Completely rebuilt from the ground up, the "New" Palace Hotel opened on December 19, 1909, and quickly restarted its predecessor role as an important San Francisco landmark and hosted many major city events. Though much clearer than the original Palace, the new "Bonanza Inn" is in many ways elegant, luxurious, and gracefully on the inside as a building in 1875. The "Garden Court" (also called "Palm Court") - which occupies an area the same that the Grand Court did in the previous structure - has been one of the most prestigious hotel dining spaces in San Francisco since the day it opened.

Also known as "Pied Piper" Bar is located just off the sparkling marble lobby, dominated by Maxfield Parrish's 16-foot-6-foot (4.9 x 1.8 m) painting, 250-pound (110kg ) of the same painting. name.

The Ralston Room, named for one of the founders, William Ralston, is outside the main lobby to the left of the painting.

The hotel serves as a stage for several important events.

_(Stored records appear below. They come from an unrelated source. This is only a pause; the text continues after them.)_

==> src/verilog/ir_pkg.sv <==
package ir_pkg;

    // ========================================================================
    // widths and data types
    // ========================================================================
    localparam int TICK_W     = 8;   // pulse length counter
    localparam int PRESCALE_W = 16;  // clock divider, enough for 3516 at 50 MHz
    localparam int FRAME_BITS = 32;
    localparam int DROP_W     = 8;

    typedef logic [TICK_W-1:0]     tick_cnt_t;  // one tick = 562.5 us / 8
    typedef logic [PRESCALE_W-1:0] prescale_t;
    typedef logic [FRAME_BITS-1:0] ir_frame_t;  // raw bits, first received in msb
    typedef logic [15:0]           ir_addr_t;
    typedef logic [7:0]            ir_key_t;
    typedef logic [DROP_W-1:0]     drop_cnt_t;
    typedef logic [4:0]            bit_idx_t;   // 0..31 within a frame

    localparam tick_cnt_t TICK_MAX = '1;          // saturation value
    localparam drop_cnt_t DROP_MAX = '1;
    localparam bit_idx_t  LAST_BIT = bit_idx_t'(FRAME_BITS - 1);

    // accepted custom code of the remote
    localparam ir_addr_t IR_CUSTOM_CODE = 16'h00B6;

    // ========================================================================
    // protocol windows in ticks, inclusive
    // ========================================================================
    localparam tick_cnt_t LEAD_MARK_MIN  = 8'd120;  // 9 ms nominal 128
    localparam tick_cnt_t LEAD_MARK_MAX  = 8'd136;
    localparam tick_cnt_t LEAD_SPACE_MIN = 8'd58;   // 4.5 ms nominal 64
    localparam tick_cnt_t LEAD_SPACE_MAX = 8'd70;
    localparam tick_cnt_t RPT_SPACE_MIN  = 8'd28;   // 2.25 ms nominal 32
    localparam tick_cnt_t RPT_SPACE_MAX  = 8'd36;
    localparam tick_cnt_t BIT_MARK_MIN   = 8'd6;    // 562.5 us nominal 8
    localparam tick_cnt_t BIT_MARK_MAX   = 8'd10;
    localparam tick_cnt_t ZERO_SPACE_MIN = 8'd6;
    localparam tick_cnt_t ZERO_SPACE_MAX = 8'd10;
    localparam tick_cnt_t ONE_SPACE_MIN  = 8'd20;   // 1.6875 ms nominal 24
    localparam tick_cnt_t ONE_SPACE_MAX  = 8'd28;

    // ========================================================================
    // state machines
    // ========================================================================
    typedef enum logic [2:0] {
        DEC_IDLE,        // waiting for a mark to begin
        DEC_LEAD_MARK,   // leader mark in progress
        DEC_LEAD_SPACE,  // leader space, full or repeat
        DEC_BIT_MARK,
        DEC_BIT_SPACE,
        DEC_DELIVER      // one cycle, frame checked and handed on
    } dec_state_t;

    typedef enum logic [1:0] {
        PORT_IDLE,
        PORT_REQ,        // key_req high, data held
        PORT_RELEASE     // waiting for key_ack to drop
    } port_state_t;

endpackage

In 1919, Woodrow Wilson gave a speech at the Garden Court to support the Treaties of Versailles and the League of Nations. In 1923, Warren G. Harding's term as President ended abruptly when he died at the Palace Hotel, in Room 8064, a suite on the eighth floor overlooking Market Street. In 1945, the Palace Hotel hosted a banquet to mark the opening session of the United Nations.

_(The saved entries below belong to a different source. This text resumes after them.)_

`config.mk`:
```
export PLATFORM = sky130hd
export DESIGN_NAME = obj_draw_flat
export DESIGN_NICKNAME = d
export VERILOG_FILES = /design/src/logic/obj_types_pkg.sv /design/src/logic/video_pkg.sv /design/src/logic/obj_if.sv /design/src/logic/obj_draw.sv /design/src/flat_wrapper.sv
export VERILOG_INCLUDE_DIRS = /design/src /design/src/logic
export SDC_FILE = /design/constraint.sdc
export NUM_CORES = 1
export LEC_CHECK = 0
export ABC_AREA = 1
export BUFFER_PORTS_ARGS = -buffer_cell sky130_fd_sc_hd__buf_4
export CAP_MARGIN = 40
export CORE_MARGIN = 5
export CORE_UTILIZATION = 33
export DETAILED_ROUTE_END_ITERATION = 8
export PLACE_DENSITY = 0.68
export SLEW_MARGIN = 10
export SYNTH_ARGS = -nofsm -noshare
export SYNTH_HDL_FRONTEND = slang
export SYNTH_SLANG_ARGS = --single-unit
```
`constraint.sdc`:
```
create_clock -name clk -period 2.7 [get_ports clk]
set_input_delay 0.27 -clock clk [delete_from_list [all_inputs] [get_ports clk]]
set_output_delay 0.27 -clock clk [all_outputs]
set_load 0.02 [all_outputs]
```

The palace was sold to the Sheraton Hotel in 1954 and became the Sheraton-Palace Hotel. Soviet Prime Minister Nikita Khrushchev spoke at a banquet at the Sheraton-Palace during an American tour in 1959. The Garden Court was declared a San Francisco Landmark in 1969. In 1973, shortly after the Sheraton was bought by ITT, he sold the Palace to the Kyo- Yes Japan, along with all their hotels in the Hawaiian archipelago. Sheraton continues to manage the hotel and the name stays the same. The entire Palace-Sheraton structure was declared a landmark in 1984.

Sheraton-Palace Hotel closed on January 8, 1989 for a $ 150 million restoration that garnered national media attention and awards. It reopened on April 3, 1991, as the Sheraton Palace Hotel, without hyphens in its name. The Sheraton Palace was placed in the Sheraton ITT Luxury Collection division when it was founded in 1992. The hotel dropped the Sheraton name in 1995, becoming another Palace Hotel. In 1997, the movie finale of David Fincher The Game , starring Michael Douglas, was shot at the Garden Court at the hotel.

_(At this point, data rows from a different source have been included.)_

$ cat src/logic/obj_scan.sv
`timescale 1ns/1ps
`include "obj_consts.svh"

module obj_scan import obj_types_pkg::*, video_pkg::*; (
    input  logic    clk,
    input  logic    rst,

    input  logic    flip,
    input  logic    hstart,
    input  line_t   vrender,

    obj_tbl_if.scan tbl,
    obj_draw_if.cmd drw
);

    obj_scan_state_t state;
    obj_idx_t        cur_obj;
    logic [2:0]      idx;
    logic            stall;     // Table read for a new address still in flight
    logic            first;     // Sprite starts on this line
    obj_word_t       pitch;
    obj_word_t       start_offs;
    obj_word_t       row_offs;
    line_t           vrf;
    logic [7:0]      top, bottom;
    logic            in_zone, line_ok;
    logic            advance;

    assign vrf     = flip ? line_t'(`VIS_LINES - 1) - vrender : vrender;
    assign line_ok = vrf < `VIS_LINES;

    // Empty when top >= bottom, so such entries never match
    assign top     = tbl.dout[7:0];
    assign bottom  = tbl.dout[15:8];
    assign in_zone = vrf[7:0] >= top && bottom > vrf[7:0];

    // Word 7 carries the running offset except on the top line
    assign row_offs = first ? start_offs : tbl.dout;

    assign tbl.addr = {cur_obj, idx};
    assign tbl.we   = state == scan_write_scr;
    assign tbl.din  = row_offs + pitch;

    // Move on to the next entry
    always_comb begin
        advance = 1'b0;
        if (state == scan_test) begin
            advance = !stall && bottom < `LIST_END && !in_zone;
        end else if (state == scan_draw) begin
            advance = !drw.busy;
        end
    end

    always_ff @(posedge clk or posedge rst) begin
        if (rst) begin
            state     <= scan_idle;
            cur_obj   <= '0;
            idx       <= '0;
            stall     <= 1'b0;
            drw.start <= 1'b0;
        end else begin
            drw.start <= 1'b0;
            stall     <= 1'b0;
            idx       <= (idx >= 3'd4) ? 3'd7 : idx + 3'd1;  // After attr go to scratch
            if (hstart) begin
                cur_obj <= '0;
                if (!line_ok) begin
                    state <= scan_idle;
                    idx   <= '0;
                end else begin
                    state <= scan_test;
                    // Word 0 of entry 0 is not on the bus yet
                    idx   <= '0;
                    stall <= 1'b1;
                end
            end else begin
                case (state)
                    scan_idle: idx <= '0;
                    scan_test: begin
                        if (!stall) begin
                            if (bottom >= `LIST_END) begin
                                state <= scan_idle;           // End of list
                            end else if (in_zone) begin
                                state <= scan_read_x;
                            end
                        end
                    end
                    scan_read_x:     state <= scan_read_pitch;
                    scan_read_pitch: state <= scan_read_offs;
                    scan_read_offs:  state <= scan_read_attr;
                    scan_read_attr:  state <= scan_write_scr;
                    scan_write_scr:  state <= scan_draw;
                    scan_draw: begin
                        if (!drw.busy) begin
                            drw.start <= 1'b1;
                        end
                    end
                    default: state <= scan_idle;
                endcase
                if (advance) begin
                    if (cur_obj == obj_idx_t'(`OBJ_ENTRIES - 1)) begin
                        state <= scan_idle;
                    end else begin
                        cur_obj <= cur_obj + 1'b1;
                        idx     <= '0;
                        stall   <= 1'b1;
                        state   <= scan_test;
                    end
                end
            end
        end
    end

    // Entry fields, captured as each word comes back
    always_ff @(posedge clk) begin
        case (state)
            scan_test:       first <= top == vrf[7:0];
            scan_read_x:     drw.xpos <= tbl.dout[8:0];
            scan_read_pitch: pitch <= tbl.dout;
            scan_read_offs:  start_offs <= tbl.dout;
            scan_read_attr: begin
                drw.pal  <= tbl.dout[13:8];
                drw.bank <= {1'b0, tbl.dout[6:4]};
                drw.prio <= tbl.dout[1:0];
            end
            scan_write_scr: begin
                drw.offset <= row_offs;
                drw.hflip  <= row_offs[15];
            end
            default: ;
        endcase
    end

    a_start_idle: assert property (
        @(posedge clk) disable iff (rst) drw.start |-> !drw.busy
    ) else $error("draw start while drawer busy");

endmodule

A story of 60, 204 to 207 m (669-679 ft) addition of residential towers was proposed in 2006, to be named the Palace Hotel Residential Tower, designed by the architectural firm Skidmore, Owings & amp; Merrill. Construction has never started, because of the global financial crisis that hit in 2008.

The hotel owner has controversially removed the famous Pied Piper mural on March 23, 2013 for sale at a planned auction at Christie's. It is anticipated that the painting may have sold up to five million dollars. However, in light of strong public opposition to the removal of the painting, the hotel owner relented and instead the painting was cleaned, restored, and returned to the bar where it was picked up again with fanfare on August 22, 2013.

In 2015 the hotel underwent extensive renovations to its rooms, an indoor swimming pool and gym, lobby, promenade and The Garden Court, and also became part of the Marriott network when Marriott acquired Starwood. In 2016, the Palace was named the Best Historic Hotel in over 400 room categories by the American Historical Hotel, an initiative of the US National Historic Preservation Trust.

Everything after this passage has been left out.